With the introduction of strings as a Prolog data type, there are
three main ways to represent text: using strings, using atoms and using
lists of character codes. As a fourth way, one may also use lists of
chars. This section explains what to choose for what purpose. Both
strings and atoms are atomic objects: you can only look inside
them using dedicated predicates, while lists of character codes or chars
are compound data structures forming an extended structure that must
follow a convention.
- Lists of character codes
- is what you need if you want to parse text using Prolog grammar
rules (DCGs, see phrase/3).
Most of the text reading predicates (e.g.,
read_line_to_codes/2)
return a list of character codes because most applications need to parse
these lines before the data can be processed.

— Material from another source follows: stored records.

--- config.mk ---
export PLATFORM = sky130hd
export DESIGN_NAME = kpn_fifo_param
export DESIGN_NICKNAME = d
export VERILOG_FILES = /design/src/rtl/kpn_fifo_param.sv
export SDC_FILE = /design/constraint.sdc
export NUM_CORES = 1
export LEC_CHECK = 0
export CAP_MARGIN = 5
export CORE_MARGIN = 4
export CORE_UTILIZATION = 25
export DETAILED_ROUTE_END_ITERATION = 6
export GPL_TIMING_DRIVEN = 0
export HOLD_SLACK_MARGIN = 0.05
export PLACE_DENSITY = 0.41
export SLEW_MARGIN = 10
export SYNTH_ARGS = -nofsm -noshare
export SYNTH_HDL_FRONTEND = slang
export SYNTH_SLANG_ARGS = --single-unit
export TNS_END_PERCENT = 30
--- constraint.sdc ---
create_clock -name clk -period 4.35 [get_ports clk]
set_input_delay 1.0875 -clock clk [delete_from_list [all_inputs] [get_ports clk]]
set_output_delay 1.0875 -clock clk [all_outputs]
set_load 0.005 [all_outputs]
--- src/rtl/kpn_fifo_param.sv ---
// Parameterised synchronous FIFO for KPN channels with registered read data and status flags.
// Optional sticky overflow/underflow flags are enabled with the KPN_FIFO_ERR_EN macro.
module kpn_fifo_param #(
    parameter int DATA_WIDTH      = 16,
    parameter int DEPTH           = 8,
    parameter int ALMOST_FULL_TH  = DEPTH - 1,
    parameter int ALMOST_EMPTY_TH = 1
) (
    input  logic                    clk,
    input  logic                    rst_n,
    input  logic                    wr,
    input  logic                    rd,
    input  logic [DATA_WIDTH-1:0]   entry_1,
    output logic [DATA_WIDTH-1:0]   output_1,
    output logic                    valid_1,
    output logic                    full,
    output logic                    empty,
    output logic                    almost_full,
    output logic                    almost_empty,
    output logic [$clog2(DEPTH):0]  count,
    output logic                    overflow,
    output logic                    underflow
);

    localparam int AW = $clog2(DEPTH);
    localparam int CW = AW + 1;

    logic [DATA_WIDTH-1:0] mem [DEPTH];
    logic [AW-1:0]         wr_ptr;
    logic [AW-1:0]         rd_ptr;
    logic                  rd_ok;
    logic                  wr_ok;
    logic [CW-1:0]         count_next;

    // A write into a full FIFO is allowed when a read frees a slot on the same edge.
    always_comb begin
        rd_ok      = rd & ~empty;
        wr_ok      = wr & (~full | rd_ok);
        count_next = count;
        if (wr_ok && !rd_ok) begin
            count_next = count + CW'(1);
        end else if (rd_ok && !wr_ok) begin
            count_next = count - CW'(1);
        end
    end

    always_ff @(posedge clk or negedge rst_n) begin
        if (!rst_n) begin
            wr_ptr       <= '0;
            rd_ptr       <= '0;
            count        <= '0;
            output_1     <= '0;
            valid_1      <= 1'b0;
            empty        <= 1'b1;
            full         <= 1'b0;
            almost_full  <= 1'b0;
            almost_empty <= 1'b1;
        end else begin
            if (wr_ok) begin
                wr_ptr <= wr_ptr + AW'(1);
            end
            if (rd_ok) begin
                rd_ptr   <= rd_ptr + AW'(1);
                output_1 <= mem[rd_ptr];
            end
            valid_1      <= rd_ok;
            count        <= count_next;
            // Flags are derived from the next count so they always agree with count.
            empty        <= (count_next == '0);
            full         <= (count_next == CW'(DEPTH));
            almost_full  <= (int'(count_next) >= ALMOST_FULL_TH);
            almost_empty <= (int'(count_next) <= ALMOST_EMPTY_TH);
        end
    end

    // Storage is deliberately left unreset; stale entries are unreachable once pointers clear.
    always_ff @(posedge clk) begin
        if (wr_ok) begin
            mem[wr_ptr] <= entry_1;
        end
    end

`ifdef KPN_FIFO_ERR_EN
    always_ff @(posedge clk or negedge rst_n) begin
        if (!rst_n) begin
            overflow  <= 1'b0;
            underflow <= 1'b0;
        end else begin
            if (wr && !wr_ok) begin
                overflow <= 1'b1;
            end
            if (rd && !rd_ok) begin
                underflow <= 1'b1;
            end
        end
    end
`else
    assign overflow  = 1'b0;
    assign underflow = 1'b0;
`endif

endmodule

======== Yosys cells after proc, flatten, opt, wreduce, memory -nomap -nowiden ========
Memory sizes are Yosys's and may differ from the RTL's. A register that Yosys moved wholly into a read port is not among the register bits.
Cells that the tools add are included.
operators by class
  add/subtract/negate cells ............... 4
  $mul .................................... 0
  multiplexer cells ....................... 4
  div/mod/pow operators ................... 0
  eq/ne operators ......................... 1
  reductions and logical operators ........ 6
  shift operators ......................... 0
  $lt $le $gt $ge ......................... 2
  bitwise operators ....................... 5
operators by type and width
  cell                   number
  $mux W4                2
  $add A3 B1 Y3 const B  2
  $add A4 B1 Y4 const B  1
  $eq A4 B4 Y1 const B   1
  $ge A4 B3 Y1 const B   1
  $le A4 B1 Y1 const B   1
  $logic_not A4 Y1       1
  $sub A4 B1 Y4 const B  1
  $logic_not A1 Y1       3
  $and A1 B1 Y1          2
  $logic_and A1 B1 Y1    2
  $mux W1                2
  $not A1 Y1             2
  $or A1 B1 Y1           1
word-level totals
  latch bits .............................. 0
  memory bits (writable) .................. 128
  bits in registers ....................... 15
  logic and storage cells ................. 31
  output and inout bits ................... 27
  memory bits (read-only) ................. 0
  memories ................................ 1
memories
  name  depth  width  rd ports  clocked after memory_dff  wr ports  line  source
  mem   8      16     1         1                         1         28    logic [DATA_WIDTH-1:0] mem [DEPTH];

======== Logic depth before layout (Yosys ltp) ========
Gate-level depths: netlist (run 1).
  depth in word-level cells ............... 9
  gate-level depth with buffers ........... 7
  depth with buffers taken out ............ 7

======== Worst setup path after synthesis (run 1) ========
Ideal clock, no wire load.
  path kind ............................... input-to-reg
  from .................................... input rd
  to ...................................... memory mem[1][0] (enable)
  library setup time ...................... 409 ps
  arrival ................................. 2,971 ps
  cell stages on the path ................. 4
  path slack .............................. 970 ps
  cells stage by stage .................... nand2b_1 a21boi_0 nand2_1 nor3_1
between the ends
  cells in the longest elaborated chain, start to end .. 5
ends and longest elaborated chain
  element                        line  source
  start, declared                12    input logic rd,
  $and A1 B1 Y1                  37    rd_ok = rd & ~empty;
  $or A1 B1 Y1                   38    wr_ok = wr & (~full | rd_ok);
  $and A1 B1 Y1                  38
  $mux W1                        78    if (wr_ok) begin
  $mux W1 (not written as such)  79    mem[wr_ptr] <= entry_1;
  end, declared                  28
No other way between the ends.

======== Worst setup path after layout (run 1) ========
  from .................................... input wr
  to ...................................... memory mem[0][8] (enable)
between the ends
  cells in the longest elaborated chain, start to end .. 3
ends and longest elaborated chain
  element                        line  source
  start, declared                11    input logic wr,
  $and A1 B1 Y1                  38
  $mux W1                        78
  $mux W1 (not written as such)  79
No other way between the ends.

==> results.yml, run 1 <==
floorplanning:
  start_util_pct: 25.7
  die_area_mm2: 0.0270
  core_mm2: 0.0238
  num_rows: 56
  io-pin-count: 47
  fp.dieH_um: 164
  fp.dieW_um: 164
routing:
  drc_errors: 0
  post_drt_via_cell_ratio: 4.22
  ant_nets: 0
  firstDrtPassIters: 4
  drt-total-wl_um: 13900
  drt_iter0_drc: 157
  vias: 3024
  wl_per_cell_um: 19.3
grt:
  antenna_found_initial: 0
  track_usage_pct: 11.0
  grt_pass1_wl_um: 20800
  grt_start_max_net_pins: 24
  grt.overflow.total: 0
  grt_pass1_vias: 3252
critical_path:
  critPathRequiredTime_ps: 4480
  path_max_fanout: 7
  path_cells: "clkdlybuf4s50_1, a21boi_0, nand2b_1, nor3_2, buf_4, buf_6"
  cpPeakStageDelay_ps: 630
  r2r-end: "mem[0][8]$_DFFE_PP_"
  critical_path_class: "in2reg"
  slowest_stage: "clkdlybuf4s50_1"
  reg2reg_slack_ps: 1650
  reg2regPathDepth: 6
  start_kind: "input pin"
  critical_path_arrival_ps: 3560
  crit_path_end_kind: "flip-flop"
  r2r_start: "empty$_DFF_PN1_"
sta:
  drv_slew: 0
  setup_violations: 0
  slew_headroom_pct: 47.8
  rsz0062_at_grt: "no"
  layout_setup_ws_ps: 926
  layout_min_cycle_time_ps: 3420
  fin_crit_sh_pct: 78.7
  hold_violations: 0
  skew_ps: 8.66
  max_freq_mhz: 292
  worstMarginPinSlew_ps: 783
synthesis:
  synth_most_common_cell: "edfxtp_1"
  yosys-top-cells-area: "edfxtp_1 63%, dfrtp_1 12%, mux4_2 12%"
  syn_avg_cell_area_um2: 19.7
  synth_top_area_share_pct: 62.8
  ys_warn_count: 0
  yosysTopAreaCell: "edfxtp_1"
  synthCells: 311
  synthTopCellsByCount: "128 x edfxtp_1, 32 x mux4_2, 29 x dfrtp_1, 25 x nand2_1"
  async_flop_share_pct: 19.5
  synth-seq-cells: 159
  synth.distinct_cells: 32
  synth_edf_count: 128
  ys.flop_type: "edfxtp_1"
  ys_seq_area_share_pct: 75.6
  synth_area_mm2: 0.00612
clock_network:
  cts_tree: "done"
  cts-resized-gates: 0
  cts.sinks: 159
  clkSlewWorstSetupHoldPaths_ps: 70
  cts_buffer_depth: 2
  cts.hold.buffers_added: 0
  htreeDepth: 4
  cts_setup_buffers: 0
  clock-root-buffer: "clkbuf_16"
  cts-buffers-inserted: 17
  insertion_delay_ps: 420
power:
  p_int_mw: 3.59
  p_clk_share_pct: 27.3
  power.leakage_nw: 2.62
  pwr_density_cell_mw_per_mm2: 669
  seq_power_share_pct: 41.6
  sw_frac_of_total_pct: 30.3
  power.switching_mw: 1.56
  worst_ir_drop_vdd_v: 0.000241
  pwr-share-comb_pct: 31.1
final_layout:
  insertedDiodeCount: 0
  area_growth_pct: 25.8
  fin_nets: 409
  filler_cell_count: 2264
  fin_cells: 717
  drive_gt1_share_pct: 25.6
  stdcell_area_mm2: 0.00769
worst_hold_path:
  whs_endpoint: "output_1[8]$_DFFE_PN0P_"
  min_from: "output_1[8]$_DFFE_PN0P_"
  min_path_cells: 2
  hp-class: "reg2reg"
run:
  max_cap_violations: 0
placed_design:
  dpl-instance-area_mm2: 0.00713
  hpwlAfterDp_um: 9310
  gp_congestion: 0.713
  portBuffers: 44
  pre_cts_ws_ps: 440
  dp.cells: 685
status:
  status: "finished clean"
[worst max-delay path, delay by kind of cell]
kind | cells | cell delay [ps]
simple gates | 2 | 770
buf+inv | 3 | 1090
compound gates | 1 | 590
[power groups by stage]
stage / sequential (mW) / combinational [mW] / clock, mW
2_1_floorplan: 2.14 / 0.952 / 0
3_3_place_gp: 2.17 / 1.58 / 0
3_5_place_dp: 2.18 / 1.66 / 0
4_1_cts: 2.15 / 1.67 / 1.46
5_1_grt: 2.18 / 1.77 / 1.52
6_report: 2.14 / 1.60 / 1.41
[placed cells by master (no fill, tap or decap), drive strengths merged]
cell type,instances
a21boi,1
a21o,1
a31oi,1
buf,24
bufinv,1
clkbuf,20
clkdlybuf4s50,43
clkinv,3
clkinvlp,6
conb,2
dfrtp,29
dfstp,2
edfxtp,128
ha,4
inv,7
mux2,3
mux2i,17
mux4,32
nand2,25
nand2b,4
nand3,2
nor2,8
nor2b,1
nor3,4
nor3b,1
nor4bb,1
o21ai,17
o22ai,1
o2bb2ai,1
o31a,1
or2,1
xnor2,5
xor2,2
[metal layers]
metal  global-route usage (%)  routed length, um  part of all wire (%)
met4                     2.84                111                  0.80
met2                     18.1               6900                    50
met1                     14.0               6320                    46
met3                     3.62                534                   3.9
met5                        0                  0                     0
[state kept, by name, summed over array words and instances, names as in the netlist]
signal and flops:
mem 128, output_1 16, count 4, rd_ptr 3, wr_ptr 3, almost_empty 1, almost_full 1, empty 1
full 1, valid_1 1
[worst max path at each step]
stage | startpoint | to | depth (start not counted)
after floorplan | rd | mem[1][0]$_DFFE_PP_ | 4
after global placement | rd | mem[1][1]$_DFFE_PP_ | 5
after detailed placement | wr | mem[0][1]$_DFFE_PP_ | 6
after CTS | wr | mem[0][8]$_DFFE_PP_ | 6
after global routing | wr | mem[0][8]$_DFFE_PP_ | 6
final | wr | mem[0][8]$_DFFE_PP_ | 6
[final cells by class]
type | count | area [um2] | area share [%]
clock inverter | 14 | 135 | 1.76
multi-input combinational | 135 | 1440 | 18.7
tap | 319 | 399 | 5.19
buffer | 15 | 80.1 | 1.04
timing repair buffer | 54 | 581 | 7.55
inverter | 3 | 11.3 | 0.146
clock buffer | 18 | 429 | 5.58
sequential | 159 | 4620 | 60.1
[cell families (layout without fill, tap and decap cells)]
kind of cell | Yosys count | count (layout) | share of synthesized area (%)
AO/OA/AOI/OAI | 23 | 23 | 2.15
flip-flops | 159 | 159 | 75.6
AND/OR/NAND/NOR | 47 | 47 | 3.66
adder cells (fa/ha/maj) | 4 | 4 | 0.818
XOR/XNOR | 7 | 7 | 1.00
multiplexers | 52 | 52 | 15.2
buffers and inverters | 18 | 104 | 1.49
other | 1 | 2 | 0.0613
[per-stage QoR]
step / TNS [ps] / total power [mW] / utilization, % / hold slack (ps)
after CTS: 0 / 5.27 / 32.4 / 486
after global routing: 0 / 5.47 / 32.4 / 511
after global placement: -59400 / 3.75 / 29.3 / 477
after detailed placement: 0 / 3.84 / 30.0 / 472
after floorplan: 0 / 3.10 / - / 473
final: 0 / 5.15 / 32.4 / 482
No activity file was read; power rests on OpenSTA's default activity.
==> inputs of run 2 (changes only) <==
clock period = 3.2 ns   (was 4.35 ns; I/O delays follow)
==> results.yml, run 2 (same netlist as run 1, synthesis figures left out) <==
status:
  status: "finished clean"
floorplanning:
  start_util_pct: 25.7
  die_area_mm2: 0.0270
  fp.dieH_um: 164
  io-pin-count: 47
  num_rows: 56
  core_mm2: 0.0238
  fp.dieW_um: 164
grt:
  track_usage_pct: 11.0
  grt_pass1_vias: 3252
  grt.overflow.total: 0
  grt_pass1_wl_um: 20800
  antenna_found_initial: 0
  grt_start_max_net_pins: 24
final_layout:
  largest_register: "mem"
  insertedDiodeCount: 0
  filler_cell_count: 2264
  final_cell_mix: "128 x edfxtp_1, 43 x clkdlybuf4s50_1, 32 x mux4_2"
  drive_gt1_share_pct: 25.6
  largest_reg_flops: 128
  top_regs: "mem x128, output_1 x16, count x4"
  seq_area_mm2: 0.00462
  fin_nets: 409
  multiInputGateArea_mm2: 0.00144
  area_growth_pct: 25.8
  mostFrequentLayoutCell: "edfxtp_1"
power:
  power.leakage_nw: 2.62
  pwr_density_cell_mw_per_mm2: 910
  worst_ir_drop_vdd_v: 0.000328
placed_design:
  portBuffers: 44
  gp_congestion: 0.713
  hpwlAfterDp_um: 9310
  pre_cts_ws_ps: -422
routing:
  drt-total-wl_um: 13900
  firstDrtPassIters: 4
  wl_per_cell_um: 19.3
  ant_nets: 0
  drc_errors: 0
  drt_iter0_drc: 157
  post_drt_via_cell_ratio: 4.21
  vias: 3022
run:
  max_cap_violations: 0
clock_network:
  cts_buffer_depth: 2
  insertion_delay_ps: 420
  clock-root-buffer: "clkbuf_16"
  cts-resized-gates: 0
  cts_setup_buffers: 0
  cts_tree: "done"
  cts.hold.buffers_added: 0
  clkSlewWorstSetupHoldPaths_ps: 70
  cts-buffers-inserted: 17
  cts.sinks: 159
  htreeDepth: 4
sta:
  layout_min_cycle_time_ps: 2930
  max_freq_mhz: 341
  hold_slack_ps: 247
  slew_headroom_pct: 47.8
  skew_ps: 7.97
  setup_violations: 0
  fin_crit_sh_pct: 91.6
  layout_setup_ws_ps: 268
  hold_violations: 0
  worstMarginPinSlew_ps: 783
  drv_slew: 0
  rsz0062_at_grt: "no"
worst_hold_path:
  hp-class: "in2async"
critical_path:
  critical_path_class: "in2reg"
  critPathRequiredTime_ps: 3330
  crit_start: "wr"
  r2r_start: "empty$_DFF_PN1_"
  path_max_fanout: 7
  reg2reg_slack_ps: 710
  crit_path_end_kind: "flip-flop"
  r2r-end: "mem[0][8]$_DFFE_PP_"
  start_kind: "input pin"
  endpoint: "mem[0][8]$_DFFE_PP_"
  reg2regPathDepth: 6
  critical_path_arrival_ps: 3060
## run 2: cell counts in the layout (fill, tap and decap cells not counted)
Identical to the previous run, type by type.
## run 2: how the worst min path moves through the flow
stage / from / end / slack, ps / cells past startpoint
after floorplan: output_1[0]$_DFFE_PN0P_ / output_1[0]$_DFFE_PN0P_ / 470 / 2
after global placement: output_1[5]$_DFFE_PN0P_ / output_1[5]$_DFFE_PN0P_ / 480 / 2
after detailed placement: output_1[8]$_DFFE_PN0P_ / output_1[8]$_DFFE_PN0P_ / 470 / 2
after CTS: rst_n / output_1[11]$_DFFE_PN0P_ / 230 / 1
after global routing: rst_n / output_1[10]$_DFFE_PN0P_ / 230 / 1
final: rst_n / output_1[8]$_DFFE_PN0P_ / 250 / 1
## run 2: power by group
part           leakage, nW  switching, mW  internal, mW  total, mW
registers             1.53          0.207          2.70       2.91
clock network        0.257          0.834          1.08       1.92
logic                0.826           1.08          1.10       2.18
## run 2: per-layer routing
| metal | vias up | share of wire (%) | track usage, % |
|---|---|---|---|
| li1 | 1370 | - | - |
| met4 | 0 | 0.80 | 2.84 |
| met5 | - | 0 | 0 |
| met1 | 1590 | 46 | 14.0 |
| met2 | 52 | 50 | 18.1 |
| met3 | 10 | 3.9 | 3.62 |
## run 2: final cells by class
class | count | share of cell area (%)
clock inverters | 14 | 1.76
repair buffers | 54 | 7.55
clock buffers | 18 | 5.58
multi-input cells | 135 | 18.7
well taps | 319 | 5.19
flip-flops and latches | 159 | 60.1
inverters | 3 | 0.146
plain buffers | 15 | 1.04
## run 2: critical path, cell delays in order
cell and delay [ps]:
clkdlybuf4s50_1 630, a21boi_1 440, nand2b_1 240, nor3_2 480, buf_4 290, buf_6 170
## run 2: per-stage QoR
stage               TNS (ps)  area (um2)  power, mW  utilization [%]  cells
floorplan                  0        6120       4.21                -    312
global placement     -169800        6960       5.10             29.3    675
detailed placement    -25730        7130       5.22             30.0    685
CTS                        0        7690       7.17             32.4    717
global route               0        7690       7.43             32.4    717
finish                     0        7690       7.00             32.4    717
==> inputs of run 3 (changes only) <==
PLACE_DENSITY = 0.42   (was 0.41)
clock period = 2.55 ns   (was 3.2 ns; I/O delays follow)
==> results.yml, run 3 (same netlist as run 1, synthesis figures left out) <==
floorplanning:
  die_area_mm2: 0.0270
  num_rows: 56
  core_mm2: 0.0238
  io-pin-count: 47
  start_util_pct: 25.7
  fp.dieW_um: 164
  fp.dieH_um: 164
clock_network:
  cts.hold.buffers_added: 0
  cts_buffer_depth: 2
  htreeDepth: 4
  clock-root-buffer: "clkbuf_16"
  cts_tree: "done"
  cts-buffers-inserted: 17
  clkSlewWorstSetupHoldPaths_ps: 60
  insertion_delay_ps: 420
  cts.sinks: 159
routing:
  firstDrtPassIters: 4
  drt-total-wl_um: 13700
  drc_errors: 0
  post_drt_via_cell_ratio: 4.16
  ant_nets: 0
  vias: 2992
  wl_per_cell_um: 19.1
  drt_iter0_drc: 160
final_layout:
  largest_reg_flops: 128
  final_cell_mix: "128 x edfxtp_1, 43 x clkdlybuf4s50_1, 32 x mux4_2"
  insertedDiodeCount: 0
  area_growth_pct: 27.6
  filler_cell_count: 2270
  top_regs: "mem x128, output_1 x16, count x4"
  drive_gt1_share_pct: 26.4
  largest_register: "mem"
  stdcell_area_mm2: 0.00781
  fin_nets: 412
  mostFrequentLayoutCell: "edfxtp_1"
  final_core_util_pct: 32.9
status:
  status: "finished clean"
critical_path:
  critPathRequiredTime_ps: 2680
  path_max_fanout: 11
  critical_path_arrival_ps: 2610
  r2r_start: "empty$_DFF_PN1_"
  critical_path_class: "in2reg"
  r2r-end: "mem[4][8]$_DFFE_PP_"
  start_kind: "input pin"
  reg2reg_slack_ps: 330
  crit_path_end_kind: "flip-flop"
  reg2regPathDepth: 5
power:
  pwr_density_cell_mw_per_mm2: 1150
  worst_ir_drop_vdd_v: 0.000418
  power.leakage_nw: 2.69
  power_mw: 9.01
sta:
  fin_crit_sh_pct: 97.0
  worstMarginPinSlew_ps: 767
  rsz0062_at_grt: "yes"
  hold_violations: 0
  skew_ps: 6.50
  max_freq_mhz: 404
  layout_min_cycle_time_ps: 2470
  layout_setup_ws_ps: 75.6
  slew_headroom_pct: 48.9
  drv_slew: 0
  setup_violations: 0
worst_hold_path:
  hp-class: "in2async"
grt:
  antenna_found_initial: 0
  track_usage_pct: 10.9
  grt_pass1_vias: 3343
  grt_start_max_net_pins: 32
  grt_pass1_wl_um: 20800
  grt.overflow.total: 0
placed_design:
  gp_congestion: 0.706
  hpwlAfterDp_um: 9080
  portBuffers: 44
  pre_cts_ws_ps: -1000
  dpl-instance-area_mm2: 0.00712
run:
  max_cap_violations: 0
## run 3: worst max path at each step
stage / from / end / slack, ps / cells past startpoint
after global routing: rd / mem[4][13]$_DFFE_PP_ / -50 / 6
after global placement: rd / mem[0][8]$_DFFE_PP_ / -2550 / 5
after floorplan: rd / mem[0][0]$_DFFE_PP_ / -380 / 4
after detailed placement: wr / mem[5][15]$_DFFE_PP_ / -1000 / 5
final: rd / mem[4][8]$_DFFE_PP_ / 80 / 6
after CTS: wr / mem[7][2]$_DFFE_PP_ / 10 / 5
## run 3: stage by stage
step	std cells	setup TNS (ps)	hold slack, ps
after global routing	720	-889	347
final	720	0	284
after detailed placement	683	-94030	478
after floorplan	312	-6040	342
after CTS	718	0	332
after global placement	675	-210250	476
## run 3: routing by layer
layer / GRT usage, % / wire length (um)
met1: 14.2 / 6220
met2: 17.7 / 6710
met3: 2.94 / 594
met4: 3.74 / 191
met5: 0 / 0
## run 3: final cells by class
class / instances / area, um2 / share of cell area [%]
Buffer: 15 / 80.1 / 1.03
Clock buffer: 21 / 470 / 6.03
Clock inverter: 11 / 128 / 1.63
Inverter: 3 / 11.3 / 0.144
Multi-Input combinational cell: 135 / 1470 / 18.8
Sequential cell: 159 / 4620 / 59.2
Tap cell: 319 / 399 / 5.11
Timing Repair Buffer: 57 / 628 / 8.05
## run 3: worst max-delay path, cell delays in order
cell,delay [ps]
clkdlybuf4s50_1,480
nand2b_1,170
a21boi_2,320
nand2b_1,260
nor2_2,510
buf_16,220
## run 3: power breakdown
group	total (mW)	switching [mW]	internal, mW
clock	2.53	1.00	1.53
combinational	2.80	1.38	1.42
sequential	3.68	0.291	3.39
total	9.01	2.67	6.35
## run 3: what timing repair did
action / in CTS / in global routing
gates resized for setup: 5 / 1
pin swaps: 1 / 1
setup buffers: 3 / 2
setup endpoints to repair: 128 / 48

As said above, the back-quoted
text notation (
`hello`
) can be used to easily specify
a list of character codes. The 0'c
notation can be used to
specify a single character code.
- Atoms
- are identifiers. They are typically used in cases where
identity comparison is the main operation and that are typically not
composed nor taken apart. Examples are RDF resources (URIs that identify
something), system identifiers (e.g.,
'Boeing 747'
), but
also individual words in a natural language processing system. They are
also used where other languages would use enumerated types,
such as the names of days in the week. Unlike enumerated types, Prolog
atoms do not form a fixed set and the same atom can represent different
things in different contexts.
- Strings
- typically represents text that is processed as a unit most of the time,
but which is not an identifier for something. Format specifications for
format/3
is a good example. Another example is a descriptive text provided in an
application. Strings may be composed and decomposed using e.g., string_concat/3
and sub_string/5
or converted for parsing using string_codes/2
or created from codes generated by a generative grammar rule, also using string_codes/2.